| Server Role |
Description |
| bulkadmin |
Members can run the BULK INSERT statement. Membership in this role still requires that non-sysadmin users have access to the object being updated. |
| dbcreator |
Members can create, alter, drop, and restore any database. |
| diskadmin |
This role is used for managing disk files. Most of the capabilities relate to add ing and removing backup devices. |
| processadmin |
Members can terminate processes that are running in an instance of SQL Server. This role is useful if you want to give someone the ability to kill a long-running query or an orphaned connection. |
| public |
All valid SQL Server logins are members of the public role. |
| securityadmin |
Members can manage logins and their properties. They can GRANT, DENY, and REVOKE server-level permissions as well as database-level permissions. They can also reset passwords for SQL Server logins. This role has no rights to assign database permissions.
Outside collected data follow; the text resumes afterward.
==> src/rtl/riscv_lsu_if.sv <==
// Core-side request/response and RAM data-port signals of the load/store unit.
// master = core + RAM environment, slave = the LSU itself.
interface riscv_lsu_if #(
  parameter int unsigned WORD_LENGTH = 32
);
  logic                   req_valid;
  logic                   req_ready;
  logic                   req_we;
  logic [2:0]             req_funct3;
  logic [WORD_LENGTH-1:0] req_addr;
  logic [WORD_LENGTH-1:0] req_wdata;
  logic                   rsp_valid;
  logic [WORD_LENGTH-1:0] rsp_rdata;
  logic                   rsp_err;
  logic [WORD_LENGTH-1:0] mem_addr;
  logic                   mem_write_en;
  logic [WORD_LENGTH-1:0] mem_wdata;
  logic [WORD_LENGTH-1:0] mem_dout;

  modport master (
    output req_valid, req_we, req_funct3, req_addr, req_wdata, mem_dout,
    input  req_ready, rsp_valid, rsp_rdata, rsp_err, mem_addr, mem_write_en, mem_wdata
  );

  modport slave (
    input  req_valid, req_we, req_funct3, req_addr, req_wdata, mem_dout,
    output req_ready, rsp_valid, rsp_rdata, rsp_err, mem_addr, mem_write_en, mem_wdata
  );
endinterface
If you want securityadmin members to be able to do this, you must make their logins part of the db_accessadmin fixed database role for the specific database. |
| serveradmin |
Members can change server-wide configuration options and shut down the server. |
| setupadmin |
Members can add and remove linked servers and also execute some system stored procedures. |
| sysadmin |
Members can perform any activity on the server. By default, all members of the Windows BUILTIN/Administrators group, the local administrator's group, are members of the sysadmin fixed server role. The SQL Server service account is also a member of this role. |